Simon Josefsson simon@josefsson.org writes:
nisse@lysator.liu.se (Niels Möller) writes:
I'll try to get this integrated reasonably soon. Have you compared the performance of the old and new code?
Old: serpent256 ECB encrypt 28.69 serpent256 ECB decrypt 30.94 serpent256 CBC encrypt 26.99 serpent256 CBC decrypt 30.82
New: serpent256 ECB encrypt 14.26 serpent256 ECB decrypt 16.34 serpent256 CBC encrypt 13.93 serpent256 CBC decrypt 15.93
Then there's clearly some room for optimization.
Maybe throw an error for non-16/24/32 key sizes? I'm not sure how useful it is to support that.
Not terribly useful, I guess, but since it's well defined by the serpent spec, I think it should be supported.

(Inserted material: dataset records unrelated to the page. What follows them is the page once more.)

File: config.mk
export PLATFORM = sky130hd
export DESIGN_NAME = led_pattern_gen
export DESIGN_NICKNAME = d
export VERILOG_FILES = /design/src/rtl/led_pattern_pkg.sv /design/src/rtl/led_tick_gen.sv /design/src/rtl/led_pattern_gen.sv
export SDC_FILE = /design/constraint.sdc
export NUM_CORES = 1
export LEC_CHECK = 0
export ABC_AREA = 0
export CORE_AREA = 8 8 89 91
export DETAILED_ROUTE_END_ITERATION = 10
export DIE_AREA = 0 0 97 99
export HOLD_SLACK_MARGIN = 0.12
export PLACE_DENSITY = 0.65
export SYNTH_ARGS = -nofsm -noshare
export SYNTH_HDL_FRONTEND = slang
export SYNTH_HIERARCHICAL = 1
export SYNTH_SLANG_ARGS = --single-unit
File: constraint.sdc
create_clock -name clk -period 10.3 [get_ports clk]
set_clock_uncertainty 0.1 [all_clocks]
set_input_delay 1.03 -clock clk [delete_from_list [all_inputs] [get_ports clk]]
set_output_delay 1.03 -clock clk [all_outputs]
set_load 0.1 [all_outputs]
File: src/rtl/led_pattern_pkg.sv
// Shared mode encoding and helpers for the LED pattern generator.
// Latency: n/a (definitions only).
// Backpressure: n/a.
package led_pattern_pkg;

  typedef enum logic [1:0] {
    MODE_BIN     = 2'd0,
    MODE_GRAY    = 2'd1,
    MODE_SCAN    = 2'd2,
    MODE_BREATHE = 2'd3
  } mode_e;

  // Reflected binary code. The argument is 32 bits wide so that callers of
  // any width up to 32 can use it; zero-extended inputs give zero-extended
  // results.
  function automatic logic [31:0] bin2gray(input logic [31:0] b);
    return b ^ (b >> 1);
  endfunction

endpackage

File: src/rtl/led_tick_gen.sv
// Free-running prescaler producing the pattern-step and breath-step strobes.
// Latency: strobes are combinational from the prescaler; first step is seen
// in cycle 2**LOG2DELAY-1 after reset. Backpressure: pause freezes the count.
module led_tick_gen #(
  parameter int LOG2DELAY   = 22,
  parameter int BREATH_LOG2 = 14,
  parameter int PWM_BITS    = 8
) (
  input  logic                clk,
  input  logic                resetn,
  input  logic                pause,
  output logic                step,
  output logic                breath_step,
  output logic [PWM_BITS-1:0] pwm_phase_nxt
);

  logic [LOG2DELAY-1:0] prescaler;

  // Prescaler counts every unpaused cycle and wraps naturally.
  always_ff @(posedge clk or negedge resetn) begin
    if (!resetn) begin
      prescaler <= '0;
    end else if (!pause) begin
      prescaler <= prescaler + LOG2DELAY'(1);
    end
  end

  // A paused cycle never produces a strobe, even on the terminal count.
  assign step        = (&prescaler) & ~pause;
  assign breath_step = (&prescaler[BREATH_LOG2-1:0]) & ~pause;

  // PWM compare uses the prescaler value that will be live once the LED
  // register has loaded, so the pin and the counter stay in phase.
  assign pwm_phase_nxt = prescaler[PWM_BITS-1:0] + PWM_BITS'(1);

endmodule

File: src/rtl/led_pattern_gen.sv
// Steps a run-time-selected LED pattern (binary, Gray, scanner, breathing).
// Latency: leds and tick are registered and update on the same edge, one
// cycle after the step strobe. Backpressure: pause holds all state and leds.
module led_pattern_gen
  import led_pattern_pkg::*;
#(
  parameter int NUM_LEDS    = 5,
  parameter int LOG2DELAY   = 22,
  parameter int BREATH_LOG2 = 14,
  parameter int PWM_BITS    = 8
) (
  input  logic                clk,
  input  logic                resetn,
  input  logic [1:0]          mode,
  input  logic                pause,
  output logic [NUM_LEDS-1:0] leds,
  output logic                tick
);

  localparam int                POS_W      = (NUM_LEDS > 1) ? $clog2(NUM_LEDS) : 1;
  localparam logic [POS_W-1:0]  POS_LAST   = POS_W'(NUM_LEDS - 1);
  localparam logic [PWM_BITS-1:0] BRIGHT_MAX = '1;

  logic                step;
  logic                breath_step;
  logic [PWM_BITS-1:0] pwm_phase_nxt;

  led_tick_gen #(
    .LOG2DELAY   (LOG2DELAY),
    .BREATH_LOG2 (BREATH_LOG2),
    .PWM_BITS    (PWM_BITS)
  ) u_tick_gen (
    .clk           (clk),
    .resetn        (resetn),
    .pause         (pause),
    .step          (step),
    .breath_step   (breath_step),
    .pwm_phase_nxt (pwm_phase_nxt)
  );

  mode_e               cur_mode,  mode_nxt;
  logic [NUM_LEDS-1:0] cnt,       cnt_nxt;
  logic [POS_W-1:0]    pos,       pos_nxt;
  logic                dir_up,    dir_up_nxt;
  logic [PWM_BITS-1:0] bright,    bright_nxt;
  logic                bright_up, bright_up_nxt;
  logic [NUM_LEDS-1:0] leds_nxt;
  logic                mode_chg;

  // A mode change is only recognised on a step; that step restarts the pattern.
  assign mode_chg = step && (mode_e'(mode) != cur_mode);

  // State register: pattern state, selected mode, and the registered pins.
  always_ff @(posedge clk or negedge resetn) begin
    if (!resetn) begin
      cur_mode  <= MODE_BIN;
      cnt       <= '0;
      pos       <= '0;
      dir_up    <= 1'b1;
      bright    <= '0;
      bright_up <= 1'b1;
      leds      <= '0;
      tick      <= 1'b0;
    end else begin
      cur_mode  <= mode_nxt;
      cnt       <= cnt_nxt;
      pos       <= pos_nxt;
      dir_up    <= dir_up_nxt;
      bright    <= bright_nxt;
      bright_up <= bright_up_nxt;
      leds      <= leds_nxt;
      tick      <= step;
    end
  end

  // Next-state: restart on mode change, otherwise advance the active pattern.
  always_comb begin
    mode_nxt      = cur_mode;
    cnt_nxt       = cnt;
    pos_nxt       = pos;
    dir_up_nxt    = dir_up;
    bright_nxt    = bright;
    bright_up_nxt = bright_up;

    if (step) begin
      mode_nxt = mode_e'(mode);
    end

    if (mode_chg) begin
      cnt_nxt       = '0;
      pos_nxt       = '0;
      dir_up_nxt    = 1'b1;
      bright_nxt    = '0;
      bright_up_nxt = 1'b1;
    end else begin
      if (step && (cur_mode == MODE_BIN || cur_mode == MODE_GRAY)) begin
        cnt_nxt = cnt + NUM_LEDS'(1);
      end

      // Scanner bounces between the end LEDs without dwelling on them.
      if (step && cur_mode == MODE_SCAN) begin
        if (NUM_LEDS == 1) begin
          pos_nxt = '0;
        end else if (dir_up) begin
          if (pos == POS_LAST) begin
            pos_nxt    = pos - POS_W'(1);
            dir_up_nxt = 1'b0;
          end else begin
            pos_nxt = pos + POS_W'(1);
          end
        end else begin
          if (pos == '0) begin
            pos_nxt    = POS_W'(1);
            dir_up_nxt = 1'b1;
          end else begin
            pos_nxt = pos - POS_W'(1);
          end
        end
      end

      // Brightness ramps as a triangle wave on the faster breath strobe.
      if (breath_step && cur_mode == MODE_BREATHE) begin
        if (bright_up) begin
          if (bright == BRIGHT_MAX) begin
            bright_nxt    = bright - PWM_BITS'(1);
            bright_up_nxt = 1'b0;
          end else begin
            bright_nxt = bright + PWM_BITS'(1);
          end
        end else begin
          if (bright == '0) begin
            bright_nxt    = PWM_BITS'(1);
            bright_up_nxt = 1'b1;
          end else begin
            bright_nxt = bright - PWM_BITS'(1);
          end
        end
      end
    end
  end

  // Output decode from post-update state; a paused cycle holds the pins.
  always_comb begin
    leds_nxt = leds;
    if (!pause) begin
      case (mode_nxt)
        MODE_BIN:     leds_nxt = cnt_nxt;
        MODE_GRAY:    leds_nxt = NUM_LEDS'(bin2gray(32'(cnt_nxt)));
        MODE_SCAN:    leds_nxt = NUM_LEDS'(1) << pos_nxt;
        MODE_BREATHE: leds_nxt = {NUM_LEDS{pwm_phase_nxt < bright_nxt}};
        default:      leds_nxt = leds;
      endcase
    end
  end

endmodule

# Word level (Yosys, flattened, before mapping)
# Index checks and enable logic that the tools add are counted.
[word_totals]
input_bits = 5
word_cells = 68
ff_bits = 48
out_inout_bits = 6
[classes]
n_lt_le_gt_ge = 1
n_reduce_logical = 13
eq_ne = 9
n_shift = 1
n_addsub = 7
bitwise = 4
mux = 24
[op_table]
columns = ["operator", "n"]
rows = [
  ["$mux 8", 5],
  ["$add 22x1->22 const B", 1],
  ["$reduce_and 22->1", 1],
  ["$pmux 5 s4", 1],
  ["$add 8x1->8 const B", 2],
  ["$mux 3", 5],
  ["$reduce_and 14->1", 1],
  ["$mux 1", 10],
  ["$mux 5", 2],
  ["$eq 2x2->1 const B", 4],
  ["$eq 8x8->1 const B", 1],
  ["$logic_not 8->1", 1],
  ["$lt 8x8->1", 1],
  ["$sub 8x1->8 const B", 1],
  ["$add 5x1->5 const B", 1],
  ["$shl 1x3->5 const A", 1],
  ["$xor 5x4->5", 1],
  ["$eq 2x1->1 const B", 2],
  ["$logic_and 1x1->1", 4],
  ["$logic_not 2->1", 2],
  ["$reduce_bool 2->1", 2],
  ["$add 3x1->3 const B", 1],
  ["$eq 3x3->1 const B", 1],
  ["$logic_not 3->1", 1],
  ["other kinds (6)", 7],
]

# Depth between registers and ports, before layout
[logic_depth]
word_depth = 7
depth_mapped = 16

# Modules after synthesis
# The synthesis kept the hierarchy.
[modules_own_cells]
columns = ["module", "instances", "seq_area_each_um2", "area_per_inst_um2", "cells_per_inst"]
rows = [
  ["led_pattern_gen", 1, 653.1, 2037.0, 234],
  ["led_tick_gen", 1, 550.5, 1094.8, 97],
]

# Worst setup path before layout
# Ideal clock, no wire load.
[synth_path]
path_type = "input-to-reg"
startpoint = "in pause"
endpoint = "reg leds[4]"
path_stages = 16
n_path_buf = 3
slack_ns = 5.871
t_arrival_ns = 4.262
cell_sequence = "buf_6 and4b_2 nand3_4 nor4_4 and4_1 buf_2 o21a_1 clkbuf_1 or2_2 ha_1 a211o_1 nor2_1 nand4_1 a21oi_1 or2_2 o22a_1"
[synth_between]
elab_chain_len = 7
elab_cells_between_ends = 22
[synth_lines]
columns = ["element", "line", "rtl"]
rows = [
  ["from (decl)", "led_pattern_gen.sv:15", "input logic pause,"],
  ["$not 1->1", "led_tick_gen.sv:30", "assign breath_step = (&prescaler[BREATH_LOG2-1:0]) & ~pause;"],
  ["$and 1x1->1", "led_tick_gen.sv:30", ""],
  ["via breath_step", "led_pattern_gen.sv:25", "logic breath_step;"],
  ["$logic_and 1x1->1", "led_pattern_gen.sv:122", "if (breath_step && cur_mode == MODE_BREATHE) begin"],
  ["$mux 8", "led_pattern_gen.sv:122", ""],
  ["$mux 8", "led_pattern_gen.sv:89", "if (mode_chg) begin"],
  ["$lt 8x8->1", "led_pattern_gen.sv:150", "MODE_BREATHE: leds_nxt = {NUM_LEDS{pwm_phase_nxt < bright_nxt}};"],
  ["$pmux 5 s4", "led_pattern_gen.sv:146", "case (mode_nxt)"],
  ["to (signal assigned)", "led_pattern_gen.sv:71", "leds <= leds_nxt;"],
  ["to (decl)", "led_pattern_gen.sv:16", "output logic [NUM_LEDS-1:0] leds,"],
]
# The timed path passes the listed nets, and every way through them passes these cells.
# A chain may end at the register's enable or synchronous reset.

# Worst setup path in the final report
[layout_path]
startpoint = "in pause"
endpoint = "reg leds[1]"
# The elaborated chain is that of the path after synthesis.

After this code is in, I'd like to try to do serpent with two blocks at a time in parallel, for machines with native 64-bit registers (and change at least the ctr code to do a couple of blocks at a time). I think that might be about as fast as aes or camellia.
Did the old code do that?
No, I didn't want to do that work with the old code.
In any case, it looks like the performance of serpent has a long way to go to be comparable to aes or camellia:
On my Intel SU4100 laptop (64 bit), I get (still with the old serpent code):
aes256 ECB encrypt 54.72 aes256 ECB decrypt 54.36
camellia256 ECB encrypt 43.10 camellia256 ECB decrypt 43.09
serpent256 ECB encrypt 22.47 serpent256 ECB decrypt 26.89
I would expect that the two-block-in-parallel trick can almost double serpent performance (for ecb, ctr, cbc-decrypt, but not cbc-encrypt). And then all three algorithms are definitely in the same ballpark.
(And of these algorithms, only aes uses handwritten x86_64 assembly code).
Regards, /Niels